Segment Start: PROVIDED INFORMATION

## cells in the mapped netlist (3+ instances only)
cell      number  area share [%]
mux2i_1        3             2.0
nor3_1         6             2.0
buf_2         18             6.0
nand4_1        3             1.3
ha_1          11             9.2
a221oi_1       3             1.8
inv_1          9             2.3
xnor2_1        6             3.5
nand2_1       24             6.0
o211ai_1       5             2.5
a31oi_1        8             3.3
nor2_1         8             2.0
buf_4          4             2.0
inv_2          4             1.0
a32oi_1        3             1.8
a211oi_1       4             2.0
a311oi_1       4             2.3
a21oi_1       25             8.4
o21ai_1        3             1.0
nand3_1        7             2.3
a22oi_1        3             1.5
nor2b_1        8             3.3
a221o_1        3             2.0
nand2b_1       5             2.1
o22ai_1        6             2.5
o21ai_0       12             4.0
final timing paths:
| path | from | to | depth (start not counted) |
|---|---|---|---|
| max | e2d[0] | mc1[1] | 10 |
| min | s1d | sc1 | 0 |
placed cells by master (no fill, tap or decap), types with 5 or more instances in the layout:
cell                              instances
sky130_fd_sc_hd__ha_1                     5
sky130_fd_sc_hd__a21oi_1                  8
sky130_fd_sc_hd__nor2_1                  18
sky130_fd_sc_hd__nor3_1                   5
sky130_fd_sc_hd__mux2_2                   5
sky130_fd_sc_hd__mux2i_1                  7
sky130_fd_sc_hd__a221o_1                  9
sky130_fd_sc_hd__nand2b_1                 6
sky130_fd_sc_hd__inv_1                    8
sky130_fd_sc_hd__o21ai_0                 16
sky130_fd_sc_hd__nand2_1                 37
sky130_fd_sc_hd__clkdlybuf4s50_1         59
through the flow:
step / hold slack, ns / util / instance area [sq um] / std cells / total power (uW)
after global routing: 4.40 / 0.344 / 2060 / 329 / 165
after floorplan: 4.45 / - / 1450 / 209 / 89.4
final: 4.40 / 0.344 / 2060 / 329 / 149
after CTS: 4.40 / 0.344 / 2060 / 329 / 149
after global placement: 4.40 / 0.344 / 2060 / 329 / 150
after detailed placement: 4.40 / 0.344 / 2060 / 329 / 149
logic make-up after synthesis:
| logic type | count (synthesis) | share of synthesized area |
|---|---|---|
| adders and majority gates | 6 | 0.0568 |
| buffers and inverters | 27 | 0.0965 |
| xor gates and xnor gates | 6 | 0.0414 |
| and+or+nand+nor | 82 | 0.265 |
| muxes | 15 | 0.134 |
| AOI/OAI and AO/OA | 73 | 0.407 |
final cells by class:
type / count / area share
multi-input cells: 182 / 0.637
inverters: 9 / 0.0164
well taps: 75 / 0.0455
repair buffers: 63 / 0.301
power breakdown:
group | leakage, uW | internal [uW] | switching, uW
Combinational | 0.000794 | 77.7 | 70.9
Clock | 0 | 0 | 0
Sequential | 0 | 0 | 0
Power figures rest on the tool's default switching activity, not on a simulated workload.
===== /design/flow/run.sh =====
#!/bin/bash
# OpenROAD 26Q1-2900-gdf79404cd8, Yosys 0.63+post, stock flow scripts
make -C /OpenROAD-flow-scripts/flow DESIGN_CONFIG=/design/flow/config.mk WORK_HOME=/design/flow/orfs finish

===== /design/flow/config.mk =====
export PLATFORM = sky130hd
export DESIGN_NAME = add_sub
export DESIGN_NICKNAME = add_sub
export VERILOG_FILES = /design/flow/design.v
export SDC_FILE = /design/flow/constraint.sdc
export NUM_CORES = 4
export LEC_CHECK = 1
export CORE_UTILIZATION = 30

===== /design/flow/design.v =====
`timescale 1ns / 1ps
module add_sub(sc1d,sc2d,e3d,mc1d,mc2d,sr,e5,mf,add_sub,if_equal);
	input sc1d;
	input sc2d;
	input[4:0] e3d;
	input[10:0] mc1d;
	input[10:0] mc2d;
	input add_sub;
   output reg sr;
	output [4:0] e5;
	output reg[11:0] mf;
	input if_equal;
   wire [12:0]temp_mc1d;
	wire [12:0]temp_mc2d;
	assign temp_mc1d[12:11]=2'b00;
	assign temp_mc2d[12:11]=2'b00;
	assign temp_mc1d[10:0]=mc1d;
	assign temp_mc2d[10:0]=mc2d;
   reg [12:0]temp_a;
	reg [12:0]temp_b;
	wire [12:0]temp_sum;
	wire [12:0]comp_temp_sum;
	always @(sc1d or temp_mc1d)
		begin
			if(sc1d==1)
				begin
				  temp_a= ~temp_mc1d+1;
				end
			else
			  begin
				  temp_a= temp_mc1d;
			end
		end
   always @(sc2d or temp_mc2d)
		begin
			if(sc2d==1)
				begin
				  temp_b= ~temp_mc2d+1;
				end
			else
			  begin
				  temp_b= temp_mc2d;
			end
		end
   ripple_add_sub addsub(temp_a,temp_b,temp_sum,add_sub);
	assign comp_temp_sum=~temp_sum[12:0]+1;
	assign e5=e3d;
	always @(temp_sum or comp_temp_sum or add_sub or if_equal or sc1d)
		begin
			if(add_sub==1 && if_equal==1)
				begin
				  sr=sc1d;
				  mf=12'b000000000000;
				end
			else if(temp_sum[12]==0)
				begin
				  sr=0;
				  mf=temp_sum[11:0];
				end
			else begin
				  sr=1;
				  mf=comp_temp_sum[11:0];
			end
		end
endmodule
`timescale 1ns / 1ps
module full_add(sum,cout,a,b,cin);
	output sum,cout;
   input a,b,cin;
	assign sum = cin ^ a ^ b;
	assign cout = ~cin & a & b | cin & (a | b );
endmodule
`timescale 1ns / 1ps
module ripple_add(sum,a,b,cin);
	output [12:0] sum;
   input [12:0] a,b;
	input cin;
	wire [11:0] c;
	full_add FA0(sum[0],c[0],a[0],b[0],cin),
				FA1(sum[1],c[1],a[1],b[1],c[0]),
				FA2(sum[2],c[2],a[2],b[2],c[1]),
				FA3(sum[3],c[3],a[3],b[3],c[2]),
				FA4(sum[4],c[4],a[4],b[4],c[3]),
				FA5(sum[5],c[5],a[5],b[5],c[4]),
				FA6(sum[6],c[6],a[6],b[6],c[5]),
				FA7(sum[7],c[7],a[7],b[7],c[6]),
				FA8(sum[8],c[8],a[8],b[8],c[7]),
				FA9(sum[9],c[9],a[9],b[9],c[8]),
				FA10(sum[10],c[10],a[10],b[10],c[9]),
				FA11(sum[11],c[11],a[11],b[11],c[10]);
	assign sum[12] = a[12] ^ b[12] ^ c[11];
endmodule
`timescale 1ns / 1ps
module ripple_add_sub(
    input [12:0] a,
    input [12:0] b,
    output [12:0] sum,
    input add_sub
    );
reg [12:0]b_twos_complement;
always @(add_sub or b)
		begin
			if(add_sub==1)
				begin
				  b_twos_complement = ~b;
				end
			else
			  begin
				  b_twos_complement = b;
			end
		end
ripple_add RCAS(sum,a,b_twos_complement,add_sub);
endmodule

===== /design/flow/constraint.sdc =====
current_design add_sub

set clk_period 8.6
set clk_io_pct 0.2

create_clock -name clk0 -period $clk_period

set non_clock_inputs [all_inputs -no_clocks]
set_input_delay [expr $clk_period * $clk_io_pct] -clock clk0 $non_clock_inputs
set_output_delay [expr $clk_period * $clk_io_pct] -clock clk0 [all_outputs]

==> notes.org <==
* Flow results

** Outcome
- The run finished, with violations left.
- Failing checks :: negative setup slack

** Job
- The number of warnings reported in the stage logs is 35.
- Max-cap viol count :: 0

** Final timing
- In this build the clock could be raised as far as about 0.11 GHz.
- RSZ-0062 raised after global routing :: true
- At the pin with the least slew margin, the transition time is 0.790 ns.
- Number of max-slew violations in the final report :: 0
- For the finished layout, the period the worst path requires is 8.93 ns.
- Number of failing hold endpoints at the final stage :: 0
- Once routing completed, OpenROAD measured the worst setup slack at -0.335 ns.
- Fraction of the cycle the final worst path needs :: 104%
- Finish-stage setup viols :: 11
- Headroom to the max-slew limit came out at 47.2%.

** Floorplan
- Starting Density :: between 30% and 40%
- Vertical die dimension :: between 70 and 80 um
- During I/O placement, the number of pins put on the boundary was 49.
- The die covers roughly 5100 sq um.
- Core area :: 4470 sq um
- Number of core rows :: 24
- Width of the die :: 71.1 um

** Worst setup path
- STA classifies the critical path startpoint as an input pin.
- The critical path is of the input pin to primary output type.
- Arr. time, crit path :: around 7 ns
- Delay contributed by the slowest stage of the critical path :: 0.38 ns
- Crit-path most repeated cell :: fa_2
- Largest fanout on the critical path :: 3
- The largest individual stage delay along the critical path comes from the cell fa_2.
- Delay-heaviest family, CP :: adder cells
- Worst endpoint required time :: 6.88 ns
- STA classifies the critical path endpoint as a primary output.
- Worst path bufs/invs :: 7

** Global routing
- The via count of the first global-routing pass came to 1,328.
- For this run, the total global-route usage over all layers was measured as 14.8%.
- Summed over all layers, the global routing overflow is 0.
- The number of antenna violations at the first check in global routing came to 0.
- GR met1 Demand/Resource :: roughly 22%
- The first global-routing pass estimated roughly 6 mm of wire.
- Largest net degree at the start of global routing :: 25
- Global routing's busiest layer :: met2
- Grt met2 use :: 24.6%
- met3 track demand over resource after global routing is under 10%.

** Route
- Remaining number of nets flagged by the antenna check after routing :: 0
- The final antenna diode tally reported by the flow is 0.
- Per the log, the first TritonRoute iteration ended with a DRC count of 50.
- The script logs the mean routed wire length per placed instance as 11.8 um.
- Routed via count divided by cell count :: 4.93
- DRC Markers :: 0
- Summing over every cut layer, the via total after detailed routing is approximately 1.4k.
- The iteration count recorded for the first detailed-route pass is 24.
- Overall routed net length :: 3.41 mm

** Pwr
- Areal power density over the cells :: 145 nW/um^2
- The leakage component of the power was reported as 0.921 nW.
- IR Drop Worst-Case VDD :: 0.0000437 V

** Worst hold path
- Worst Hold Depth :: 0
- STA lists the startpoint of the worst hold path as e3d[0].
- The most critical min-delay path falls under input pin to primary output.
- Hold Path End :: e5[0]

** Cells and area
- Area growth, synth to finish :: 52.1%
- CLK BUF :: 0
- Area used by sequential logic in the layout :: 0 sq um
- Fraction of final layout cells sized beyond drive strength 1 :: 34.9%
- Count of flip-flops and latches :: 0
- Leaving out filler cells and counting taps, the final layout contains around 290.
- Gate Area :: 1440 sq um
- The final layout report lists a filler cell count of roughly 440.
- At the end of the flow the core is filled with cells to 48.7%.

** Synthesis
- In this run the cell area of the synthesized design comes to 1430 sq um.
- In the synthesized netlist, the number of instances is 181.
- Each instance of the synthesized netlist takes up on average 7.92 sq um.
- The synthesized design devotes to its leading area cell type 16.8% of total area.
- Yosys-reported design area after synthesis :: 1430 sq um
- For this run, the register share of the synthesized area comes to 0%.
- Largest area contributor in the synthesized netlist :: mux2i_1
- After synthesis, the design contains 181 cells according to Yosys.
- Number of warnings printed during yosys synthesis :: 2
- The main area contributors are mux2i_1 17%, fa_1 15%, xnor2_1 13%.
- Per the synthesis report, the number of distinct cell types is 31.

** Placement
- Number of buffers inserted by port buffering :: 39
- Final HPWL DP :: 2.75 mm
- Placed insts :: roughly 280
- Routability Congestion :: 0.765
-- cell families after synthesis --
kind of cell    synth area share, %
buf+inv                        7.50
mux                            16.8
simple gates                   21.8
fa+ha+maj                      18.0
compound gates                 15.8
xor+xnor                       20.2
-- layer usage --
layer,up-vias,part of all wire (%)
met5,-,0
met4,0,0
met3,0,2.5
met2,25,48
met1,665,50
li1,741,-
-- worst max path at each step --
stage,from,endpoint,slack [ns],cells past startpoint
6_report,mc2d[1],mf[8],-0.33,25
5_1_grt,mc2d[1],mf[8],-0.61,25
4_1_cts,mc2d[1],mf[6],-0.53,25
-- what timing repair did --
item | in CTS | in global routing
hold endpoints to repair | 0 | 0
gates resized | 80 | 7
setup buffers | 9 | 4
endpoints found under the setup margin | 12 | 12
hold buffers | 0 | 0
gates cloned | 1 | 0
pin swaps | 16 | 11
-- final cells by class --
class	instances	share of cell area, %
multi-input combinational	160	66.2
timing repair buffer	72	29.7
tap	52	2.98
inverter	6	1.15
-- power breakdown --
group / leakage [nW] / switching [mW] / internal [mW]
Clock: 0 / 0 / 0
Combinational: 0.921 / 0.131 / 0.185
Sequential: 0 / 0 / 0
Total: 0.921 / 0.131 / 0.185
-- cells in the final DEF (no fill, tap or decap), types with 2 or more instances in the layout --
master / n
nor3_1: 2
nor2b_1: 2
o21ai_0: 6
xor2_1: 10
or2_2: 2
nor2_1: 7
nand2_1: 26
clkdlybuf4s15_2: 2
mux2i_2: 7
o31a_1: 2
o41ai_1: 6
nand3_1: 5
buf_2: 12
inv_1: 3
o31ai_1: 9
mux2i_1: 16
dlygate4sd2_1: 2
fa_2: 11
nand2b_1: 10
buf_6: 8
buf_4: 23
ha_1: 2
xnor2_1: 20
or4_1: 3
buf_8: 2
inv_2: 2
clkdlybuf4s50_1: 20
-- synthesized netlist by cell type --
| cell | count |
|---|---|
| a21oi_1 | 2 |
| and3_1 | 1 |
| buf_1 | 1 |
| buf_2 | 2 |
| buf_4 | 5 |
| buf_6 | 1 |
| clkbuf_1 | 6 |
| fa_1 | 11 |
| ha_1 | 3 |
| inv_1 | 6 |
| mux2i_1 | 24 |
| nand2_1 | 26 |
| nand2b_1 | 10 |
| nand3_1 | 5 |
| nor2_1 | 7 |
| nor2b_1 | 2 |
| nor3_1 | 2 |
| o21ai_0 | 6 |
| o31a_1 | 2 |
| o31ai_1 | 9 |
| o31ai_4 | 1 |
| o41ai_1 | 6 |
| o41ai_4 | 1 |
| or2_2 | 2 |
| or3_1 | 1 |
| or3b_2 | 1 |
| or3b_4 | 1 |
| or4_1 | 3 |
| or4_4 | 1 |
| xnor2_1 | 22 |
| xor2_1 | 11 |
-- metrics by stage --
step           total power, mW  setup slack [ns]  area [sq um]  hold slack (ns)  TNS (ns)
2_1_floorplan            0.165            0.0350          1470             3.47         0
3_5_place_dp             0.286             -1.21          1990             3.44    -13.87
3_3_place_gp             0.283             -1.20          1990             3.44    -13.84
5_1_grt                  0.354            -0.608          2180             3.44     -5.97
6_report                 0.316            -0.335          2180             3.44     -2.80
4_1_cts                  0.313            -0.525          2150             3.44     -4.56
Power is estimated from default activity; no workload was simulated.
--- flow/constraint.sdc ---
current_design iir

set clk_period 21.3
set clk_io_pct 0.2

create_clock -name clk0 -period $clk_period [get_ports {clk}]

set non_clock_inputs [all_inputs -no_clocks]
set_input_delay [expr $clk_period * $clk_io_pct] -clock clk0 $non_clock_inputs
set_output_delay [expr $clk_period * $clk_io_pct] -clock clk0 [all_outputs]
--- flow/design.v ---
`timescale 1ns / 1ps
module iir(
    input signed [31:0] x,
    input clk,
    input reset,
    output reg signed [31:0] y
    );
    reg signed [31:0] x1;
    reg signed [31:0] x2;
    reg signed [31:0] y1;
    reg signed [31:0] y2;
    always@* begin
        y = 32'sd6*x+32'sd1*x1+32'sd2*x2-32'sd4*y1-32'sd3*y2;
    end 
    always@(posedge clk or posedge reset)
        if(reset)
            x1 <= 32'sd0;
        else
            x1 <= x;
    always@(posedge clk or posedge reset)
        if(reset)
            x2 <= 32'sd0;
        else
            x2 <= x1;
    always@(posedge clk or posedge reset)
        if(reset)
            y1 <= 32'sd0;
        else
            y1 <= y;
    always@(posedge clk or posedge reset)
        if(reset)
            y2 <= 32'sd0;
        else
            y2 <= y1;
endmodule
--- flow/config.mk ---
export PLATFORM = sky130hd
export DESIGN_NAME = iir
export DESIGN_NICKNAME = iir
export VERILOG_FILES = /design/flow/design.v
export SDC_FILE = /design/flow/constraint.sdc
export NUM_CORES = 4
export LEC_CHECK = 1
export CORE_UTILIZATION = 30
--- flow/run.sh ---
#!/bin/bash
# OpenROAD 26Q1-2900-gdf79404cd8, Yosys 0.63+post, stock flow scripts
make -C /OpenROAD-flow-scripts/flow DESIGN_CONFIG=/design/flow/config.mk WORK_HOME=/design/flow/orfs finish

Segment End: PROVIDED INFORMATION
Segment Start: PROVIDED INFORMATION

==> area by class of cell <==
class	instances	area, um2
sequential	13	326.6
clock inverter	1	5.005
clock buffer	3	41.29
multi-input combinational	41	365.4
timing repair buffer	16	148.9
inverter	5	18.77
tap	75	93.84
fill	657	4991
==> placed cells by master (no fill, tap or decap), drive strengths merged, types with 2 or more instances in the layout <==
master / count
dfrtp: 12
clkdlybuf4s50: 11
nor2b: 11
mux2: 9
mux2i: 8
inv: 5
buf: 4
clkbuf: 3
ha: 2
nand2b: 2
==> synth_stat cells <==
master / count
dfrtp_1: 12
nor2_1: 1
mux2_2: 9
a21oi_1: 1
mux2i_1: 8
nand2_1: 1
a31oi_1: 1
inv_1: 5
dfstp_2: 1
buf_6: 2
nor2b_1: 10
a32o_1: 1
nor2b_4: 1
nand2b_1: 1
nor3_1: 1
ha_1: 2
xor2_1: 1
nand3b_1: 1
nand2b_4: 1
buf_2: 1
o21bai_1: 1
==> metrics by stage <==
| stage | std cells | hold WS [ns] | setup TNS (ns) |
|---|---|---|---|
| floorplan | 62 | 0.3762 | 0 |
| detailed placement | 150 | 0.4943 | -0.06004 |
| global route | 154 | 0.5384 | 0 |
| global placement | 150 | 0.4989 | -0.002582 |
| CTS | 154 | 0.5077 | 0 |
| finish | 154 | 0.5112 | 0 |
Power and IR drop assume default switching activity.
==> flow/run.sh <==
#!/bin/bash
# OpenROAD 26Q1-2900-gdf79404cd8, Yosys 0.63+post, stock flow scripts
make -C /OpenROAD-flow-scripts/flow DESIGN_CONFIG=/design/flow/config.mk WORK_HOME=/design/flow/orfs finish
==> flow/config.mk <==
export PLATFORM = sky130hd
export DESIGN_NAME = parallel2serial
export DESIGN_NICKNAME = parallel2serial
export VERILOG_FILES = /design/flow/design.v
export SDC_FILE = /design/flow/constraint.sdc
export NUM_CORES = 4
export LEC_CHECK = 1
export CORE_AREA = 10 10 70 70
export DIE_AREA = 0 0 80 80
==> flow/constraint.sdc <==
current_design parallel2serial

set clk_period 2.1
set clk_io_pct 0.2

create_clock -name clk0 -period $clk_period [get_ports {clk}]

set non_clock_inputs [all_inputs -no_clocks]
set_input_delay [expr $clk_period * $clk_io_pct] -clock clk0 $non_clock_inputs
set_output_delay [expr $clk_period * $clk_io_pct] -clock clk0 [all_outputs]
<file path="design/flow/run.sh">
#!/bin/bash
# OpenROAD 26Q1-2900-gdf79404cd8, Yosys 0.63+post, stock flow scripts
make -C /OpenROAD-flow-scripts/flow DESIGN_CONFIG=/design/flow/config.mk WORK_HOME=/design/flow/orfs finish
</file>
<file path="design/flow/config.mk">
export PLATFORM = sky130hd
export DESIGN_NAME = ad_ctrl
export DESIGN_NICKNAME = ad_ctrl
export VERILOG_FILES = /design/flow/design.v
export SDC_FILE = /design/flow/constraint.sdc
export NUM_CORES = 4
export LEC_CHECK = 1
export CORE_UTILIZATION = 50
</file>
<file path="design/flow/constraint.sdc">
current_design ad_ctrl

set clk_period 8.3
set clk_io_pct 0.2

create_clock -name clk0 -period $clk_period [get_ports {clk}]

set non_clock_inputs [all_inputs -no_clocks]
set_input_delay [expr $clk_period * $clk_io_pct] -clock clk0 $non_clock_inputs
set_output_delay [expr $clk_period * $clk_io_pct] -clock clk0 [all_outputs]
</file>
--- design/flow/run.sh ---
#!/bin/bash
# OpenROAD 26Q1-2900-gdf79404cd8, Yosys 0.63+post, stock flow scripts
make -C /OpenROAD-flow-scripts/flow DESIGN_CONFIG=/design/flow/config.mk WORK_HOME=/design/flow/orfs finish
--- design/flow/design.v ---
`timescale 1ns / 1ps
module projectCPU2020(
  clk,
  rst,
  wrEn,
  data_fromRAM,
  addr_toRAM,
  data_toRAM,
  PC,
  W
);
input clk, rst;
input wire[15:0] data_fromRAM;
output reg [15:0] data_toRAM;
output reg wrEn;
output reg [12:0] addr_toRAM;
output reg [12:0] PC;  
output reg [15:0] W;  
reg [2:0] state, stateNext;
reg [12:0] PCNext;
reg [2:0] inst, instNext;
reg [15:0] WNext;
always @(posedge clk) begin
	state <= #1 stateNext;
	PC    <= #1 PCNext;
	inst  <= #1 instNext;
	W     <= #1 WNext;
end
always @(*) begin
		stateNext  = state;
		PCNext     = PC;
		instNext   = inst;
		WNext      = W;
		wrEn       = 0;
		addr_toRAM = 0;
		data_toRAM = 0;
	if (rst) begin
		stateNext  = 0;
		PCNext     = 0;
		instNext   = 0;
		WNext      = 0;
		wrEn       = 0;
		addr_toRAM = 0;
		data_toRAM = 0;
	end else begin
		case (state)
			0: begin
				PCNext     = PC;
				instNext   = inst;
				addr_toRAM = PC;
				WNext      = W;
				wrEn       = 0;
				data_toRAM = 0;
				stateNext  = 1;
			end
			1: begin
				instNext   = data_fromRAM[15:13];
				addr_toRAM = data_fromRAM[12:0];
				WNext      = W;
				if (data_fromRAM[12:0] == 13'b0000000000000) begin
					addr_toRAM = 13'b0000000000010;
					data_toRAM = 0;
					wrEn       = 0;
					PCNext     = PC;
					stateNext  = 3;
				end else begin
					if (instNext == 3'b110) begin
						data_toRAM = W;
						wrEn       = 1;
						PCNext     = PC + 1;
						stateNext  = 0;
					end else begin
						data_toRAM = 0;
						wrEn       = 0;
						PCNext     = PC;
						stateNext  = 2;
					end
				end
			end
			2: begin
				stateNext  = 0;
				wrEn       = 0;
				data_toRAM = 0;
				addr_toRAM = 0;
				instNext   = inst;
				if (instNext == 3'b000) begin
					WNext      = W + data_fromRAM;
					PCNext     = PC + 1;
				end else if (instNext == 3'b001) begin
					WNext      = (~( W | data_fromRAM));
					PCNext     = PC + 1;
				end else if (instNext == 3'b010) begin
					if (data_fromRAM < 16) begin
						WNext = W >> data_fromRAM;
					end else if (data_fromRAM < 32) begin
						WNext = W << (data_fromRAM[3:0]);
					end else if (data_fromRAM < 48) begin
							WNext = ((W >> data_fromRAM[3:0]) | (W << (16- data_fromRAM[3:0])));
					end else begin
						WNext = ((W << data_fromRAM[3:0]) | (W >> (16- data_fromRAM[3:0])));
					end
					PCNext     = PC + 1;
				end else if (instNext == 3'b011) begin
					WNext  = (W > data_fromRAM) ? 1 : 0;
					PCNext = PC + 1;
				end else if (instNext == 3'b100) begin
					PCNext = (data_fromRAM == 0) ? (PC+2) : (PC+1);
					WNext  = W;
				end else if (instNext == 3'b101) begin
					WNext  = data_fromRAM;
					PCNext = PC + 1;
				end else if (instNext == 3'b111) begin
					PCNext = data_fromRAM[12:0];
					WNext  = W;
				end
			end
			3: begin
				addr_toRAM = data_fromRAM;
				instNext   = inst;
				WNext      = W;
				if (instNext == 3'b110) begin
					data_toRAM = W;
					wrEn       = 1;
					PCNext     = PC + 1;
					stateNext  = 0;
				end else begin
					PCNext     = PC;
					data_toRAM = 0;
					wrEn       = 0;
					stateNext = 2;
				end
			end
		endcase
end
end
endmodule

Segment End: PROVIDED INFORMATION

** WHAT THE TASK REQUIRES **
Lines with the word "inverters": how many are there in the material? Answer with the number alone.

** RESPONSE TO THIS TASK **
2